Segment Start: Exercise materials

### config.mk
export PLATFORM = sky130hd
export DESIGN_NAME = motion_encoder_flat
export DESIGN_NICKNAME = d
export VERILOG_FILES = /design/src/rtl/motion_encoder_if.sv /design/src/rtl/motion_encoder.sv /design/src/flat_wrapper.sv
export SDC_FILE = /design/constraint.sdc
export NUM_CORES = 1
export LEC_CHECK = 0
export CORE_MARGIN = 5
export CORE_UTILIZATION = 40
export CTS_CLUSTER_DIAMETER = 30
export DETAILED_ROUTE_END_ITERATION = 12
export HOLD_SLACK_MARGIN = 0.03
export PLACE_DENSITY_LB_ADDON = 0.1
export SLEW_MARGIN = 40
export SYNTH_ARGS = -nofsm -noshare
export SYNTH_HDL_FRONTEND = slang
export SYNTH_SLANG_ARGS = --single-unit
### constraint.sdc
create_clock -name frame_clk -period 4.8 [get_ports frame_clk]
set_input_delay 0.72 -clock frame_clk [delete_from_list [all_inputs] [get_ports frame_clk]]
set_output_delay 0.72 -clock frame_clk [all_outputs]
set_load 0.03 [all_outputs]
### src/rtl/motion_encoder_if.sv
`default_nettype none
// ============================================================================
//  Module   : motion_encoder_if
//  Brief    : Key-state input and registered motion-word output bundle.
//  Revision : 1.0  initial release
// ============================================================================
interface motion_encoder_if;
    logic        enable;
    logic [31:0] keys;
    logic [15:0] keycode;
    logic        select_pulse;
    logic        moving;

    modport master (output enable, keys, input keycode, select_pulse, moving);
    modport slave  (input enable, keys, output keycode, select_pulse, moving);
endinterface
`default_nettype wire

### src/rtl/motion_encoder.sv
`default_nettype none
// ============================================================================
//  Module   : motion_encoder
//  Brief    : HID key slots to per-frame X/Y step with hold-then-ramp speed.
//  Revision : 1.0  initial release
// ============================================================================
module motion_encoder #(
    parameter int START_SPEED = 1,
    parameter int HOLD_FRAMES = 8,
    parameter int RAMP_PERIOD = 4,
    parameter int MAX_SPEED   = 8
) (
    input  logic             frame_clk,
    input  logic             Reset,
    motion_encoder_if.slave  bus
);

    localparam int c_CNT_MAX = (HOLD_FRAMES > RAMP_PERIOD) ? HOLD_FRAMES : RAMP_PERIOD;
    localparam int c_CNT_W   = $clog2(c_CNT_MAX + 1);
    localparam logic [c_CNT_W-1:0] c_HOLD  = c_CNT_W'(HOLD_FRAMES);
    localparam logic [c_CNT_W-1:0] c_RAMP  = c_CNT_W'(RAMP_PERIOD);
    localparam logic [c_CNT_W-1:0] c_ONE   = c_CNT_W'(1);
    localparam logic [6:0]         c_START = 7'(START_SPEED);
    localparam logic [6:0]         c_MAX   = 7'(MAX_SPEED);

    typedef enum logic [1:0] {
        S_IDLE = 2'd0,
        S_HOLD = 2'd1,
        S_RAMP = 2'd2
    } axis_state_t;

    function automatic logic key_held(input logic [31:0] k, input logic [7:0] code);
        logic hit;
        hit = 1'b0;
        for (int i = 0; i < 4; i++) begin
            if (k[8*i +: 8] == code) hit = 1'b1;
        end
        return hit;
    endfunction

    logic        w_enable;
    logic [31:0] w_keys;
    logic [1:0]  w_dir_pos;
    logic [1:0]  w_dir_neg;
    logic        w_sel;
    logic [15:0] w_keycode_nxt;

    logic [15:0] r_keycode;
    logic        r_moving;
    logic        r_select;
    logic        r_sel_prev;

    assign w_enable = bus.enable;
    assign w_keys   = bus.keys;

    // Index 0 is the X axis (Right positive), index 1 the Y axis (Down positive).
    always_comb begin
        w_dir_pos[0] = key_held(w_keys, 8'h07) | key_held(w_keys, 8'h4F);
        w_dir_neg[0] = key_held(w_keys, 8'h04) | key_held(w_keys, 8'h50);
        w_dir_pos[1] = key_held(w_keys, 8'h16) | key_held(w_keys, 8'h51);
        w_dir_neg[1] = key_held(w_keys, 8'h1A) | key_held(w_keys, 8'h52);
        w_sel        = key_held(w_keys, 8'h2C) | key_held(w_keys, 8'h28);
    end

    generate
        for (genvar a = 0; a < 2; a++) begin : g_axis
            axis_state_t         r_state, w_state_nxt;
            logic [6:0]          r_speed, w_speed_nxt, w_speed_inc;
            logic [c_CNT_W-1:0]  r_cnt, w_cnt_nxt;
            logic                r_neg, w_neg_nxt;
            logic                w_active;

            always_ff @(posedge frame_clk or posedge Reset) begin
                if (Reset) begin
                    r_state <= S_IDLE;
                    r_speed <= '0;
                    r_cnt   <= '0;
                    r_neg   <= 1'b0;
                end else begin
                    r_state <= w_state_nxt;
                    r_speed <= w_speed_nxt;
                    r_cnt   <= w_cnt_nxt;
                    r_neg   <= w_neg_nxt;
                end
            end

            always_comb begin
                w_active    = w_dir_pos[a] ^ w_dir_neg[a];
                w_speed_inc = (r_speed >= c_MAX) ? c_MAX : r_speed + 7'd1;
                w_state_nxt = S_IDLE;
                w_speed_nxt = '0;
                w_cnt_nxt   = '0;
                w_neg_nxt   = 1'b0;
                if (w_enable && w_active) begin
                    w_neg_nxt = w_dir_neg[a];
                    // A fresh press or a reversal both restart the hold window.
                    if (r_state == S_IDLE || w_dir_neg[a] != r_neg) begin
                        w_state_nxt = S_HOLD;
                        w_speed_nxt = c_START;
                        w_cnt_nxt   = c_ONE;
                    end else if (r_state == S_HOLD) begin
                        if (r_cnt == c_HOLD) begin
                            w_state_nxt = S_RAMP;
                            w_speed_nxt = w_speed_inc;
                            w_cnt_nxt   = c_ONE;
                        end else begin
                            w_state_nxt = S_HOLD;
                            w_speed_nxt = r_speed;
                            w_cnt_nxt   = r_cnt + c_ONE;
                        end
                    end else begin
                        w_state_nxt = S_RAMP;
                        if (r_cnt == c_RAMP) begin
                            w_speed_nxt = w_speed_inc;
                            w_cnt_nxt   = c_ONE;
                        end else begin
                            w_speed_nxt = r_speed;
                            w_cnt_nxt   = r_cnt + c_ONE;
                        end
                    end
                end
            end

            assign w_keycode_nxt[8*a +: 8] = (w_state_nxt == S_IDLE) ? 8'h00 :
                                             w_neg_nxt ? 8'(~{1'b0, w_speed_nxt} + 8'd1) :
                                                         {1'b0, w_speed_nxt};
        end
    endgenerate

    // Select history keeps tracking while disabled so a held key never pulses on enable.
    always_ff @(posedge frame_clk or posedge Reset) begin
        if (Reset) begin
            r_keycode  <= '0;
            r_moving   <= 1'b0;
            r_select   <= 1'b0;
            r_sel_prev <= 1'b0;
        end else begin
            r_keycode  <= w_keycode_nxt;
            r_moving   <= |w_keycode_nxt;
            r_select   <= w_enable & w_sel & ~r_sel_prev;
            r_sel_prev <= w_sel;
        end
    end

    assign bus.keycode      = r_keycode;
    assign bus.moving       = r_moving;
    assign bus.select_pulse = r_select;

endmodule
`default_nettype wire

### src/flat_wrapper.sv
// flat-port wrapper written by rule: the top's interface ports become plain ports
module motion_encoder_flat 
#(
    parameter int START_SPEED = 1,
    parameter int HOLD_FRAMES = 8,
    parameter int RAMP_PERIOD = 4,
    parameter int MAX_SPEED   = 8
)
  (frame_clk, Reset, bus_enable, bus_keys, bus_keycode, bus_select_pulse, bus_moving);
  motion_encoder_if bus_i ();
  input  logic frame_clk;
  input  logic Reset;
  input wire logic [$bits(bus_i.enable)-1:0] bus_enable;
  input wire logic [$bits(bus_i.keys)-1:0] bus_keys;
  output wire logic [$bits(bus_i.keycode)-1:0] bus_keycode;
  output wire logic [$bits(bus_i.select_pulse)-1:0] bus_select_pulse;
  output wire logic [$bits(bus_i.moving)-1:0] bus_moving;
  assign bus_i.enable = bus_enable;
  assign bus_i.keys = bus_keys;
  assign bus_keycode = bus_i.keycode;
  assign bus_select_pulse = bus_i.select_pulse;
  assign bus_moving = bus_i.moving;
  motion_encoder #(.START_SPEED(START_SPEED), .HOLD_FRAMES(HOLD_FRAMES), .RAMP_PERIOD(RAMP_PERIOD), .MAX_SPEED(MAX_SPEED)) u_core (.frame_clk(frame_clk), .Reset(Reset), .bus(bus_i));
endmodule
Yosys cells after proc, flatten, opt, wreduce, memory -nomap -nowiden

Cells that the tools add are included.

Register bits: 47
Output and inout port bits: 18
Word-level logic and storage cells: 165
Bits of input ports: 35

Reductions and logical operators: 9
Bitwise operators: 12
Equal/unequal tests: 48
$lt $le $gt $ge: 2
Muxes and demuxes: 76
$add $sub $neg: 6

Operators by type and width:

| cell                                                                   | count |
|---|---|
| 8-bit by 7-bit == test with 1-bit output (second input constant)       | 16 |
| 7-bit two-way mux                                                      | 12 |
| 8-bit by 3-bit == test with 1-bit output (second input constant)       | 8 |
| 8-bit by 5-bit == test with 1-bit output (second input constant)       | 8 |
| 8-bit by 6-bit == test with 1-bit output (second input constant)       | 8 |
| 1-bit two-way mux                                                      | 42 |
| 4-bit two-way mux                                                      | 10 |
| 8-bit two-way mux                                                      | 4 |
| 8-bit by 1-bit adder with 8-bit output (second input constant)         | 2 |
| 2-bit two-way mux                                                      | 8 |
| 7-bit inverter with 8-bit output                                       | 2 |
| 16-bit OR reduction                                                    | 1 |
| 7-bit by 1-bit adder with 7-bit output (second input constant)         | 2 |
| 7-bit by 4-bit >= comparator with 1-bit output (second input constant) | 2 |
| 4-bit by 1-bit adder with 4-bit output (second input constant)         | 2 |
| 4-bit by 3-bit == test with 1-bit output (second input constant)       | 2 |
| 4-bit == test (second input constant)                                  | 2 |
| 2-bit zero test                                                        | 4 |
| 1-bit bitwise OR                                                       | 5 |
| 2-bit by 1-bit == test with 1-bit output (second input constant)       | 2 |
| 1-bit bitwise AND                                                      | 2 |
| 1-bit logical AND                                                      | 2 |
| 1-bit logical OR                                                       | 2 |
| 1-bit != test                                                          | 2 |
| other kinds (2)                                                        | 3 |

Logic depth before layout (Yosys ltp)

Depth in word-level cells: 15
Depth in mapped cells: 15
Gate-level depth less buffers: 15

Worst setup path before layout

No wires, ideal clock.

Path kind: in2reg
From: in bus_keys[1]
To: reg u_core.r_moving (netlist: u_core.bus.moving)
Stages: 15
Arrival time: 3.346 ns
Setup time: 0.138 ns
Setup slack: 1.316 ns
Buffers on the path: 0
Path through: nor4b_1 -> nand3_1 -> a21boi_0 -> nor3_2 -> or2_2 -> a21o_1 -> a21oi_1 -> inv_1 -> ha_1 -> nand4_1 -> a41oi_1 -> o21bai_1 -> a22o_1 -> nor4_1 -> nand4_1

Cells in the longest elaborated chain, start to end: 15
Elaborated cells on any way between the ends: 73
Classes of those cells: add/sub: 2; eq/ne: 10; mux: 46; bitwise: 8; reduce/logical: 7

RTL lines:

| what                                                                                                        | line                  | text |
|---|---|---|
| from (decl)                                                                                                 | flat_wrapper.sv:14    | `input wire logic [$bits(bus_i.keys)-1:0] bus_keys;` |
| 8-bit by 5-bit == test with 1-bit output / 8-bit by 7-bit == test with 1-bit output (equally long branches) | motion_encoder.sv:36  | `if (k[8*i +: 8] == code) hit = 1'b1;` |
| 1-bit two-way mux (4 in a row)                                                                              | motion_encoder.sv:36  |  |
| 1-bit bitwise OR                                                                                            | motion_encoder.sv:61  | `w_dir_neg[1] = key_held(w_keys, 8'h1A) \| key_held(w_keys, 8'h52);` |
| 1-bit != test                                                                                               | motion_encoder.sv:97  | `if (r_state == S_IDLE \|\| w_dir_neg[a] != r_neg) begin` |
| 1-bit logical OR                                                                                            | motion_encoder.sv:97  |  |
| 7-bit two-way mux                                                                                           | motion_encoder.sv:97  |  |
| 7-bit two-way mux (*)                                                                                       | motion_encoder.sv:94  | `if (w_enable && w_active) begin` |
| net u_core.g_axis[1].w_speed_nxt[0]                                                                         | motion_encoder.sv:68  | `logic [6:0] r_speed, w_speed_nxt, w_speed_inc;` |
| 7-bit inverter with 8-bit output (*)                                                                        | motion_encoder.sv:125 | `w_neg_nxt ? 8'(~{1'b0, w_speed_nxt} + 8'd1) :` |
| 8-bit by 1-bit adder with 8-bit output (*)                                                                  | motion_encoder.sv:125 |  |
| 8-bit two-way mux (*)                                                                                       | motion_encoder.sv:125 |  |
| 8-bit two-way mux (*)                                                                                       | motion_encoder.sv:124 | `assign w_keycode_nxt[8*a +: 8] = (w_state_nxt == S_IDLE) ? 8'h00 :` |
| net u_core.w_keycode_nxt[12]                                                                                | motion_encoder.sv:46  | `logic [15:0] w_keycode_nxt;` |
| 16-bit OR reduction (*)                                                                                     | motion_encoder.sv:139 | `r_moving <= \|w_keycode_nxt;` |
| to (signal assigned)                                                                                        | motion_encoder.sv:139 |  |
| to (decl)                                                                                                   | motion_encoder.sv:49  | `logic r_moving;` |

Mark *: on every way through the listed nets, which the timed path passes. The rest lies on a longest branch.

Final worst setup path

Ends and elaborated chain as after synthesis.

==> out/metrics.cfg <==
[yosys]
synth_top_area_share = 0.373
yosysWarningCount = 0
synthesis.area_per_instance_sq_um = 9.41
synth.cell_area_sq_um = 3150
synth-edff-count = 0
post_synth_main_area_contributors = sky130_fd_sc_hd__dfrtp_1 (37%), sky130_fd_sc_hd__ha_1 (4.0%), sky130_fd_sc_hd__nor2_1 (3.3%)
synthesis.instances = 335
seq_area_frac_synth = 0.373
synth_flop_cell = sky130_fd_sc_hd__dfrtp_1
synth_cell_types = 71
synth_fp_nets = 380
synthArstFlopShare = 1.00
synth_seq_cells = 47
yosysTopAreaCell = sky130_fd_sc_hd__dfrtp_1

[worst_setup_path]
crit-reg2reg-capture = u_core.bus.moving$_DFF_PP0_
worst_r2r_startpoint = u_core.g_axis[0].r_state[1]$_DFF_PP0_
cp_num_buf_inv = 2
timing.critical_path.mode_cell = sky130_fd_sc_hd__nand4_1
max_stage_delay_ns = 0.48
critical_path_arrival_ns = 4.40
critPathRequiredTime_ns = 4.98
cell_family_with_the_largest_share_of_critical_path_delay = compound AO/OA/AOI/OAI gates
critPathMaxFanout = 7
crit_type = in -> reg
timing.critical_path.cells = clkdlybuf4s50_1 -> nor4b_1 -> nand3_1 -> a21boi_0 -> nor3_2 -> or2_2 -> a21o_1 -> a21oi_1 -> inv_1 -> ha_1 -> nand4_1 -> a41oi_1 -> o21bai_1 -> a22o_1 -> nor4_1 -> nand4_1
r2r.worst_path.cells = 14
endpoint_kind = flop
startpoint_type = primary input
critical_path.slowest_cell = sky130_fd_sc_hd__clkdlybuf4s50_1
reg2reg_slack_ns = 1.43

[final_layout]
syn2layout_area_growth_pct = 23.8
final_cell_area_sq_um = 3900
most-common-layout-cells = sky130_fd_sc_hd__clkdlybuf4s50_1 (52), sky130_fd_sc_hd__dfrtp_1 (47), sky130_fd_sc_hd__nor2_1 (28)
fin_nets = 436
final_cell_count_no_fill = 494
layout-drive-gt1-share = 0.115
layout.cells.most_common = sky130_fd_sc_hd__clkdlybuf4s50_1
diodes = 0

[timing]
setup_viol = 0
timing.final.crit_period_ns = 4.21
timing.final.hold_violations = 0
final_min_period_over_clock_period = 0.878
tns_ns = 0
tightestPinTransition_ns = 0.577
post-route-worst-setup-slack_ns = 0.587
final_max_slew_viol_count = 0
max_clock_freq_ghz = 0.237
fin_worst_skew_ns = 0.0110
worst_slew_margin_rel = 0.616
grt_setup_unrepaired = false

[clock_network]
cts_repair_resize_count = 0
htreeDepth = 2
clk-insertion-delay-late_ns = 0.31
post_cts.repair.setup_buffers = 0
cts_buffer_depth = 2
cts_buffers = 5
cts.reportedPaths.clkPinSlew_ns = 0.09
root_buffer = sky130_fd_sc_hd__clkbuf_8
cts_tree = built
cts_hold_repair.buffers = 0
cts_num_sinks = 47

[detailed_routing]
drt-initial-drc-count = 107
final_antenna_net_count = 0
detail_route.vias_per_cell = 5.53
detail_route.drc_violations = 0
detail_route.wirelength_mm = 7.55
dr_total_vias = 2731
routedWlPerCell_um = 15.3
drtPass1Iterations = 5

[flow_run]
max_cap_violations = 0

[hold_path]
timing.hold.worst.class = reg -> reg
hold_end = u_core.bus.select_pulse$_DFF_PP0_
min_from = u_core.r_sel_prev$_DFF_PP0_
holdPathStages = 1

[pwr]
power.switching_mw = 0.200
post-layout-total-power_mw = 0.801
cell_internal_pwr_mw = 0.601
power-per-cell-area_nw_per_um2 = 205
worst_ir_drop_vdd_mv = 0.0884
p_clk_frac = 0.380
power.static_leakage_nw = 1.71
p_sw_frac = 0.250
seqPwrFrac = 0.501
p_comb_frac = 0.119

[place]
dp.final_hpwl_mm = 5.90
io_buffer_count = 52
numPlacedInstances = 486
placement.setup.worst_slack_ns = 0.292
placement.cell_area_sq_um = 3790
gp_routability_congestion = 0.892

[floorplan]
die-height_um = 98.8
fp.dieW_um = 98.8
die_area_sq_um = 9750
floorplan.initialDensity = 0.410
core-area_sq_um = 7690
design.portCount = 53
std_cell_rows = 32

[global_route]
global_route_wire_length_before_repair_mm = 12.8
gr-total-overflow = 0
grt_max_degree = 48
grt.total_usage = 0.159
first_global_vias = 2673
antenna_found_initial = 0

[run_status]
status = complete, no violations

## how the worst max path moves through the flow
stage	slack, ns	depth (start not counted)	start	to
final	0.59	16	bus_keys[1]	u_core.bus.moving$_DFF_PP0_
after global routing	0.29	16	bus_keys[29]	u_core.bus.moving$_DFF_PP0_
after CTS	0.62	16	bus_keys[29]	u_core.bus.moving$_DFF_PP0_
after detailed placement	0.29	16	bus_keys[1]	u_core.bus.moving$_DFF_PP0_
after global placement	0.27	16	bus_keys[1]	u_core.bus.moving$_DFF_PP0_
after floorplan	1.32	15	bus_keys[1]	u_core.bus.moving$_DFF_PP0_
## kinds of logic (layout without fill, tap and decap cells)
| logic type | count (synthesis) | after routing | share of synthesized area |
|---|---|---|---|
| adders and majority gates | 10 | 10 | 0.0397 |
| xor gates and xnor gates | 18 | 18 | 0.0500 |
| buffers and inverters | 28 | 85 | 0.0357 |
| muxes | 5 | 5 | 0.0171 |
| DFF | 47 | 47 | 0.373 |
| and+or+nand+nor | 164 | 164 | 0.334 |
| AOI/OAI and AO/OA | 63 | 63 | 0.150 |
## layout make-up
type	count	area, sq um
fill	722	3780
multi-input combinational	260	1860
sequential	47	1180
timing repair buffer	53	528
tap	102	128
inverter	24	92.6
clock buffer	5	68.8
clock inverter	3	46.3
## Yosys cell counts (8+ instances only)
library cell and count:
sky130_fd_sc_hd__nor2b_1 8, sky130_fd_sc_hd__nand4_1 8, sky130_fd_sc_hd__nand4b_1 9, sky130_fd_sc_hd__inv_1 24, sky130_fd_sc_hd__xor2_1 9, sky130_fd_sc_hd__a21oi_1 11
sky130_fd_sc_hd__nor2_1 28, sky130_fd_sc_hd__xnor2_1 9, sky130_fd_sc_hd__dfrtp_1 47, sky130_fd_sc_hd__ha_1 10, sky130_fd_sc_hd__nand2_1 25, sky130_fd_sc_hd__nand3_1 19
## metal layers
metal / wire, um / global-route usage
met2: 3560 / 0.255
met3: 317 / 0.0226
met5: 0 / 0
met4: 83 / 0.0410
met1: 3590 / 0.226
## through the flow
stage                     hold slack (ns)   util
after global routing                0.440  0.508
after floorplan                     0.382      -
after CTS                           0.411  0.508
final                               0.404  0.508
after detailed placement            0.398  0.493
after global placement              0.388  0.492
## registers in the layout, summed over array words and instances (netlist names)
signal	count
u_core.bus.moving	1
u_core.g_axis.r_neg	2
u_core.bus.select_pulse	1
u_core.bus.keycode	16
u_core.r_sel_prev	1
u_core.g_axis.r_state	4
u_core.g_axis.r_speed	14
u_core.g_axis.r_cnt	8
## power by group through the flow
stage	logic, mW	clock network, mW	registers (mW)
global route	0.105	0.326	0.402
global placement	0.0946	0	0.409
CTS	0.0958	0.312	0.401
detailed placement	0.0954	0	0.409
finish	0.0954	0.305	0.401
floorplan	0.0392	0	0.412
(Power assumes the default switching activity.)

Segment End: Exercise materials

### Assigned task
The required answer is each line of the data in which the word "synthesis" appears.

### Response area
Ends and elaborated chain as after synthesis.
synthesis.area_per_instance_sq_um = 9.41
synthesis.instances = 335
| logic type | count (synthesis) | after routing | share of synthesized area |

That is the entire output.